__Your assignment__. Line tally for "together": state how many lines of the entries include it, with no other text.

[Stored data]
==> src/rtl/pulse_pkg.sv <==
// Shared types for the pulse scheduler and pulse engine: descriptor payload, scheduler states, widths.
package pulse_pkg;

  localparam int unsigned PHASE_W    = 32;
  localparam int unsigned AMP_W      = 16;
  localparam int unsigned PHOFS_W    = 16;
  localparam int unsigned TSTART_W   = 24;
  localparam int unsigned TLEN_W     = 16;
  localparam int unsigned ENV_ADDR_W = 16;
  localparam int unsigned TIME_W     = 32;
  localparam int unsigned LATE_W     = 16;

  typedef struct packed {
    logic [PHASE_W-1:0]    fcw;
    logic [PHOFS_W-1:0]    phase;
    logic [AMP_W-1:0]      amp;
    logic [TSTART_W-1:0]   t_start;
    logic [TLEN_W-1:0]     t_len;
    logic [ENV_ADDR_W-1:0] env_addr;
  } pulse_desc_t;

  typedef enum logic [1:0] {
    IDLE = 2'd0,
    WAIT = 2'd1,
    BUSY = 2'd2
  } sched_state_t;

  // Wraparound distance from now to start; MSB set means start is already in the past.
  function automatic logic [TSTART_W-1:0] time_delta(input logic [TSTART_W-1:0] t_start,
                                                     input logic [TSTART_W-1:0] now);
    return t_start - now;
  endfunction

endpackage

==> src/rtl/pulse_scheduler_if.sv <==
// Descriptor push port: CPU side is master, scheduler side is slave.
interface pulse_scheduler_if;
  import pulse_pkg::*;

  logic        s_desc_valid;
  logic        s_desc_ready;
  pulse_desc_t s_desc;

  modport master (output s_desc_valid, output s_desc, input s_desc_ready);
  modport slave  (input s_desc_valid, input s_desc, output s_desc_ready);

endinterface

==> src/rtl/pulse_desc_fifo.sv <==
// Synchronous descriptor FIFO with a registered show-ahead head and single-cycle flush.
module pulse_desc_fifo
  import pulse_pkg::*;
#(
  parameter int unsigned DEPTH = 16,
  localparam int unsigned AW = $clog2(DEPTH),
  localparam int unsigned CW = AW + 1
) (
  input  logic          clk,
  input  logic          rst_n,
  input  logic          push,
  input  pulse_desc_t   wdata,
  input  logic          pop,
  input  logic          flush,
  output logic          full,
  output logic          empty,
  output logic [CW-1:0] count,
  output pulse_desc_t   head
);

  logic          push_ok;
  logic          pop_ok;
  logic [AW-1:0] wr_q;
  logic [AW-1:0] rd_q;
  logic [AW-1:0] rd_nxt;
  logic [CW-1:0] cnt_q;
  logic [CW-1:0] cnt_d;
  logic [CW-1:0] cnt_left;
  pulse_desc_t   mem_q [DEPTH];
  pulse_desc_t   head_q;
  pulse_desc_t   head_d;

  assign full    = (cnt_q == CW'(DEPTH));
  assign empty   = (cnt_q == '0);
  assign count   = cnt_q;
  assign head    = head_q;
  assign push_ok = push && !full && !flush;
  assign pop_ok  = pop && !empty && !flush;

  // Next head: the incoming word when the queue drains to it, otherwise the stored entry.
  always_comb begin
    rd_nxt   = rd_q + AW'(pop_ok);
    cnt_left = cnt_q - CW'(pop_ok);
    cnt_d    = flush ? '0 : cnt_left + CW'(push_ok);
    head_d   = head_q;
    if (push_ok || pop_ok) begin
      head_d = (cnt_left == '0) ? wdata : mem_q[rd_nxt];
    end
  end

  always_ff @(posedge clk) begin
    if (push_ok) begin
      mem_q[wr_q] <= wdata;
    end
  end

  always_ff @(posedge clk or negedge rst_n) begin
    if (!rst_n) begin
      wr_q   <= '0;
      rd_q   <= '0;
      cnt_q  <= '0;
      head_q <= '0;
    end else begin
      cnt_q  <= cnt_d;
      head_q <= head_d;
      if (flush) begin
        wr_q <= '0;
        rd_q <= '0;
      end else begin
        wr_q <= wr_q + AW'(push_ok);
        rd_q <= rd_nxt;
      end
    end
  end

endmodule

==> src/rtl/pulse_scheduler.sv <==
// Timed descriptor queue that issues one-cycle pulse_ready strobes to the pulse engine.
// Optional build macro PULSE_SCHED_LATE_DROP_EN: late heads are discarded instead of issued.
module pulse_scheduler
  import pulse_pkg::*;
#(
  parameter int unsigned DEPTH = 16,
  localparam int unsigned CW = $clog2(DEPTH) + 1
) (
  input  logic                  clk,
  input  logic                  rst_n,
  pulse_scheduler_if.slave      s_desc_if,
  input  logic [TIME_W-1:0]     time_counter,
  input  logic                  enable,
  input  logic                  flush,
  output logic                  pulse_ready,
  output logic [PHASE_W-1:0]    freq_trig,
  output logic [PHOFS_W-1:0]    phase_trig,
  output logic [AMP_W-1:0]      amp_trig,
  output logic [TSTART_W-1:0]   t_start_trig,
  output logic [TLEN_W-1:0]     t_len_trig,
  output logic [ENV_ADDR_W-1:0] env_addr_trig,
  output logic [CW-1:0]         fifo_count,
  output logic                  engine_busy,
  output logic [LATE_W-1:0]     late_cnt
);

  sched_state_t          state_q, state_d;
  pulse_desc_t           head;
  pulse_desc_t           trig_q, trig_d;
  logic                  fifo_full, fifo_empty;
  logic [TSTART_W-1:0]   delta_c;
  logic                  due_c, late_c, eligible_c, issue_c, drop_c, pop_c;
  logic [TLEN_W-1:0]     len_c;
  logic                  hold_done_c;
  logic [TLEN_W-1:0]     hold_q, hold_d;
  logic                  pulse_ready_q, pulse_ready_d;
  logic                  busy_q, busy_d;
  logic [LATE_W-1:0]     late_q, late_d;
  logic                  unused_tc_hi;

  assign unused_tc_hi           = ^time_counter[TIME_W-1:TSTART_W];
  assign s_desc_if.s_desc_ready = !fifo_full && !flush;

  pulse_desc_fifo #(.DEPTH(DEPTH)) u_fifo (
    .clk   (clk),
    .rst_n (rst_n),
    .push  (s_desc_if.s_desc_valid),
    .wdata (s_desc_if.s_desc),
    .pop   (pop_c),
    .flush (flush),
    .full  (fifo_full),
    .empty (fifo_empty),
    .count (fifo_count),
    .head  (head)
  );

  // Due/late decode of the head against the low time bits; flush outranks any issue.
  always_comb begin
    delta_c     = time_delta(head.t_start, time_counter[TSTART_W-1:0]);
    late_c      = delta_c[TSTART_W-1];
    due_c       = late_c || (delta_c == '0);
    eligible_c  = (state_q == WAIT) && !fifo_empty && enable && !flush;
    len_c       = (head.t_len == '0) ? TLEN_W'(1) : head.t_len;
    hold_done_c = (hold_q <= TLEN_W'(1));
`ifdef PULSE_SCHED_LATE_DROP_EN
    issue_c     = eligible_c && due_c && !late_c;
    drop_c      = eligible_c && late_c;
`else
    issue_c     = eligible_c && due_c;
    drop_c      = 1'b0;
`endif
    pop_c       = issue_c || drop_c;
  end

  always_ff @(posedge clk or negedge rst_n) begin
    if (!rst_n) begin
      state_q <= IDLE;
    end else begin
      state_q <= state_d;
    end
  end

  // A one-cycle pulse needs no hold-off, so it stays in WAIT to allow issue on the very next cycle.
  always_comb begin
    state_d = state_q;
    unique case (state_q)
      IDLE: if (!fifo_empty && !flush) state_d = WAIT;
      WAIT: begin
        if (issue_c)                  state_d = (len_c == TLEN_W'(1)) ? WAIT : BUSY;
        else if (flush || fifo_empty) state_d = IDLE;
      end
      BUSY: if (hold_done_c)          state_d = (fifo_empty || flush) ? IDLE : WAIT;
      default:                        state_d = IDLE;
    endcase
  end

  // Hold-off is loaded with L-1 so the next WAIT cycle lands exactly L cycles after issue.
  always_comb begin
    pulse_ready_d = 1'b0;
    trig_d        = trig_q;
    hold_d        = hold_q;
    late_d        = late_q;
    busy_d        = (state_d == BUSY);
    if ((state_q == BUSY) && (hold_q != '0)) begin
      hold_d = hold_q - TLEN_W'(1);
    end
    if (issue_c) begin
      pulse_ready_d = 1'b1;
      trig_d        = head;
      hold_d        = len_c - TLEN_W'(1);
    end
    if (pop_c && late_c && (late_q != '1)) begin
      late_d = late_q + LATE_W'(1);
    end
  end

  always_ff @(posedge clk or negedge rst_n) begin
    if (!rst_n) begin
      pulse_ready_q <= 1'b0;
      trig_q        <= '0;
      hold_q        <= '0;
      late_q        <= '0;
      busy_q        <= 1'b0;
    end else begin
      pulse_ready_q <= pulse_ready_d;
      trig_q        <= trig_d;
      hold_q        <= hold_d;
      late_q        <= late_d;
      busy_q        <= busy_d;
    end
  end

  assign pulse_ready   = pulse_ready_q;
  assign freq_trig     = trig_q.fcw;
  assign phase_trig    = trig_q.phase;
  assign amp_trig      = trig_q.amp;
  assign t_start_trig  = trig_q.t_start;
  assign t_len_trig    = trig_q.t_len;
  assign env_addr_trig = trig_q.env_addr;
  assign engine_busy   = busy_q;
  assign late_cnt      = late_q;

endmodule
==> src/flat_wrapper.sv <==
// flat-port wrapper written by rule: the top's interface ports become plain ports
module pulse_scheduler_flat import pulse_pkg::*;
#(
  parameter int unsigned DEPTH = 16,
  localparam int unsigned CW = $clog2(DEPTH) + 1
)
  (clk, rst_n, time_counter, enable, flush, pulse_ready, freq_trig, phase_trig, amp_trig, t_start_trig, t_len_trig, env_addr_trig, fifo_count, engine_busy, late_cnt, s_desc_if_s_desc_valid, s_desc_if_s_desc, s_desc_if_s_desc_ready);
  pulse_scheduler_if s_desc_if_i ();
  input  logic clk;
  input  logic rst_n;
  input  logic [TIME_W-1:0] time_counter;
  input  logic enable;
  input  logic flush;
  output logic pulse_ready;
  output logic [PHASE_W-1:0] freq_trig;
  output logic [PHOFS_W-1:0] phase_trig;
  output logic [AMP_W-1:0] amp_trig;
  output logic [TSTART_W-1:0] t_start_trig;
  output logic [TLEN_W-1:0] t_len_trig;
  output logic [ENV_ADDR_W-1:0] env_addr_trig;
  output logic [CW-1:0] fifo_count;
  output logic engine_busy;
  output logic [LATE_W-1:0] late_cnt;
  input wire logic [$bits(s_desc_if_i.s_desc_valid)-1:0] s_desc_if_s_desc_valid;
  input wire logic [$bits(s_desc_if_i.s_desc)-1:0] s_desc_if_s_desc;
  output wire logic [$bits(s_desc_if_i.s_desc_ready)-1:0] s_desc_if_s_desc_ready;
  assign s_desc_if_i.s_desc_valid = s_desc_if_s_desc_valid;
  assign s_desc_if_i.s_desc = s_desc_if_s_desc;
  assign s_desc_if_s_desc_ready = s_desc_if_i.s_desc_ready;
  pulse_scheduler #(.DEPTH(DEPTH)) u_core (.clk(clk), .rst_n(rst_n), .s_desc_if(s_desc_if_i), .time_counter(time_counter), .enable(enable), .flush(flush), .pulse_ready(pulse_ready), .freq_trig(freq_trig), .phase_trig(phase_trig), .amp_trig(amp_trig), .t_start_trig(t_start_trig), .t_len_trig(t_len_trig), .env_addr_trig(env_addr_trig), .fifo_count(fifo_count), .engine_busy(engine_busy), .late_cnt(late_cnt));
endmodule
==> config.mk <==
export PLATFORM = sky130hd
export DESIGN_NAME = pulse_scheduler_flat
export DESIGN_NICKNAME = d
export VERILOG_FILES = /design/src/rtl/pulse_pkg.sv /design/src/rtl/pulse_scheduler_if.sv /design/src/rtl/pulse_desc_fifo.sv /design/src/rtl/pulse_scheduler.sv /design/src/flat_wrapper.sv
export SDC_FILE = /design/constraint.sdc
export NUM_CORES = 2
export LEC_CHECK = 0
export ABC_AREA = 1
export BUFFER_PORTS_ARGS = -buffer_cell sky130_fd_sc_hd__buf_2
export CORE_ASPECT_RATIO = 1.4
export CORE_MARGIN = 4
export CORE_UTILIZATION = 33
export DETAILED_ROUTE_END_ITERATION = 12
export GPL_ROUTABILITY_DRIVEN = 0
export PLACE_DENSITY = 0.46
export RECOVER_POWER = 25
export SLEW_MARGIN = 20
export SYNTH_ARGS = -nofsm -noshare
export SYNTH_HDL_FRONTEND = slang
export SYNTH_HIERARCHICAL = 1
export SYNTH_SLANG_ARGS = --single-unit
==> constraint.sdc <==
create_clock -name clk -period 9.63 [get_ports clk]
set_input_delay 1.4445 -clock clk [delete_from_list [all_inputs] [get_ports clk]]
set_output_delay 1.4445 -clock clk [all_outputs]
set_load 0.02 [all_outputs]
==> metrics.txt <==
Die X 454 um; pin count of the biggest net entering global routing 188; P_sw 4480 uW; Slew @ Worst Pin 1.08 ns; first-pass GRT wire length 419000 um; register area share after synthesis 70.5%; P_int 15700 uW; Final Non-Filler Cells 12.5k; CP Capture Point u_core/u_fifo/head[76]$_DFFE_PN0P_; Worst R2R Setup Slack 2.40 ns; worst r2r path cells 27; Comb power frac 4.2%; Fin. Hold Viols 0; # resized after CTS 0; Die H 633 um; most used cell, CP nand2_1; Via density 5.00; clock latency on the worst-skew pair 0.90 ns; DRC Markers 0; Max Transition Viols Final 0; IO buf count 292; RR Startpoint u_core/u_fifo/head[44]$_DFFE_PN0P_; fmax 136 MHz; First DRT Iteration DRCs 4713; die area 287000 sq um; outcome completed; Detail Route Antenna Nets 0; DP Area 97200 sq um; Tot GR Track Use 19.5%; post-route cell area 104000 sq um; clock buffer depth 4; setup bufs post-CTS 0; drt wl/cell 23.0 um; Mean Syn Cell Area 10.9 sq um; switching share of power 22.2%; signal arrival time at the worst endpoint 8.08 ns; CTS tree built; Leak 0.0399 uW; first drt pass iteration count 5; total wire length 287000 um; worst clock skew 0.0547 ns; vias in the first global route 61.3k; yosys warns 6; CTS HTree Levels 4; CTS sink cnt 2209; Peak supply drop 0.000135 V; worst-path maximum fanout 47; max-cap viol count 0; Starting Density 33.1%; vias post-DR 62.4k; CTS Buf Count 233; Placeable Area 278000 sq um; initial antenna violation count 51; Seq pwr share 53.0%; Ports 301; clock power share 42.9%; Final #Nets 8779; crit path time final 7.33 ns; Slowest cell on crit path xor2_2; share of layout cells above drive strength 1 7.67%; Area growth syn-to-layout 13.4%; Final WS setup 2.30 ns; pwr dens 193 nW/um^2; Yosys reg bits 2209; Setup TNS Final 0 ns; hold_buf cts 0; Reg-to-Reg End u_core/u_fifo/head[76]$_DFFE_PN0P_; DP HPWL 143000 um; grt ovf 0; Hold WC Path Type reg2reg; Mapped Nets 8631; CP Class in2reg; Worst Setup Start Kind primary input; crit path from time_counter[14]; Final Cycle Share 76.1%; worst slack, placed 1.38 ns; clk root buf clkbuf_16; Filler cells 27.2k; Mapped Cells 8437; Storage cell area 64900 sq um; Slew HR 27.7%; post-synthesis cell type count 38; CP peak stage delay 0.76 ns; Crit. End Element flip-flop; Syn Std Cell Area 92000 sq um; unrepaired setup endpoints after global routing no; placement row count 229; endpoints failing setup 0; area of the multi-input gates 24100 sq um; Worst-path clk slew 0.06 ns; Req. time, crit path 10.38 ns; placed insts 12.0k
==> stage by stage <==
step | hold WS [ns] | power (uW) | utilization (%)
detailed placement | 0.459 | 11700 | 35.0
global route | 0.495 | 20900 | 37.6
finish | 0.467 | 20100 | 37.6
global placement | 0.459 | 11700 | 35.0
floorplan | 0.442 | 11300 | -
CTS | 0.473 | 20400 | 37.6
==> registers in the layout (all words and copies together) (netlist names), 2 cells and up <==
signal	cells
u_core/hold_q	16
u_core/u_fifo/mem_q	1920
u_core/u_fifo/head	120
u_core/t_start_trig	24
u_core/amp_trig	16
u_core/u_fifo/wr_q	4
u_core/late_cnt	16
u_core/u_fifo/rd_q	4
u_core/u_fifo/count	5
u_core/freq_trig	32
u_core/t_len_trig	16
u_core/env_addr_trig	16
u_core/state_q	2
u_core/phase_trig	16
==> power by group through the flow <==
stage	sequential, uW	combinational [uW]	clock [uW]
floorplan	10800	468	0
global placement	10900	844	0
detailed placement	10900	851	0
CTS	10700	856	8870
global route	10700	954	9270
finish	10700	839	8640
==> per-layer routing <==
layer	vias up	GRT usage (%)	share of wire [%]
li1	29100	-	-
met1	31300	25.6	43
met2	1505	33.8	50
met3	452	2.70	4.8
met4	24	5.43	2.8
met5	-	0	0.056
==> layout make-up <==
| cell class | count | share of cell area (%) |
|---|---|---|
| flip-flops and latches | 2209 | 62.2 |
| multi-input cells | 5562 | 23.1 |
| clock buffers | 320 | 6.06 |
| well taps | 3696 | 4.43 |
| repair buffers | 409 | 2.76 |
| clock inverters | 103 | 0.819 |
| inverters | 170 | 0.646 |
| diodes | 11 | 0.0264 |
==> Yosys cell counts (all sizes together) <==
cell type	count	area, sq um
xnor2	13	121
nand3b	2	15.0
ha	36	450
nand2	3272	12300
a21boi	1	7.51
o21a	1	7.51
or2	2	12.5
clkbuf	82	308
nor3b	1	12.5
edfxtp	1920	57700
nand3	1752	8790
buf	414	2350
o31ai	2	15.0
xor2	24	218
nor3	9	45.0
nand4	15	93.8
o21bai	2	15.0
a21oi	34	174
clkinv	1	3.75
inv	169	637
and2	4	25.0
o21ai	23	115
nor4	5	31.3
dfrtp	289	7230
nor2	359	1350
fa	1	20.0
o211ai	4	30.0
==> worst max-delay path, delay by kind of cell <==
| kind | cells | cell delay, ns |
|---|---|---|
| and+or+nand+nor | 17 | 3.41 |
| xor gates and xnor gates | 1 | 0.76 |
| AOI/OAI and AO/OA | 1 | 0.21 |
| adders and majority gates | 3 | 0.86 |
| buffers and inverters | 7 | 1.22 |
==> logic make-up (layout without fill, tap and decap cells) <==
| logic type | count (synthesis) | after routing | synth area share (%) |
|---|---|---|---|
| compound gates | 67 | 67 | 0.396 |
| simple gates | 5421 | 5421 | 24.6 |
| flops | 2209 | 2209 | 70.5 |
| buf+inv | 666 | 1002 | 3.58 |
| fa+ha+maj | 37 | 37 | 0.511 |
| xor+xnor | 37 | 37 | 0.368 |
| other cells | 0 | 11 | 0 |
==> placed cells by master, fill, tap and decap left out, types with 5 or more instances in the layout <==
master and instances:
buf_4 66, buf_2 205, dfrtp_1 289, nor2_4 17, inv_6 7, inv_1 162
clkinv_1 44, nand2_1 3268, xor2_1 23, nor4_1 5, buf_12 51, clkbuf_8 15
o21ai_0 23, ha_1 34, edfxtp_1 1920, clkbuf_16 234, nor3_1 9, nand4_1 15
xnor2_1 12, clkbuf_1 157, a21oi_1 33, nor2_1 341, diode_2 11, clkinv_2 31
bufinv_16 12, clkinvlp_4 6, nand3_1 1748
==> worst min path at each step <==
stage / start / to / slack (ns) / cells past startpoint
after floorplan: u_core/u_fifo/head[56]$_DFFE_PN0P_ / u_core/amp_trig[0]$_DFFE_PN0N_ / 0.44 / 2
after global placement: u_core/u_fifo/head[98]$_DFFE_PN0P_ / u_core/freq_trig[10]$_DFFE_PN0N_ / 0.46 / 2
after detailed placement: u_core/u_fifo/head[73]$_DFFE_PN0P_ / u_core/phase_trig[1]$_DFFE_PN0N_ / 0.46 / 2
after CTS: u_core/u_fifo/head[73]$_DFFE_PN0P_ / u_core/phase_trig[1]$_DFFE_PN0N_ / 0.47 / 2
after global routing: u_core/u_fifo/head[65]$_DFFE_PN0P_ / u_core/u_fifo/head[65]$_DFFE_PN0P_ / 0.50 / 2
final: u_core/u_fifo/head[113]$_DFFE_PN0P_ / u_core/freq_trig[25]$_DFFE_PN0N_ / 0.47 / 2
Note: power is estimated with default switching activity, not from simulation.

__Result below__. 2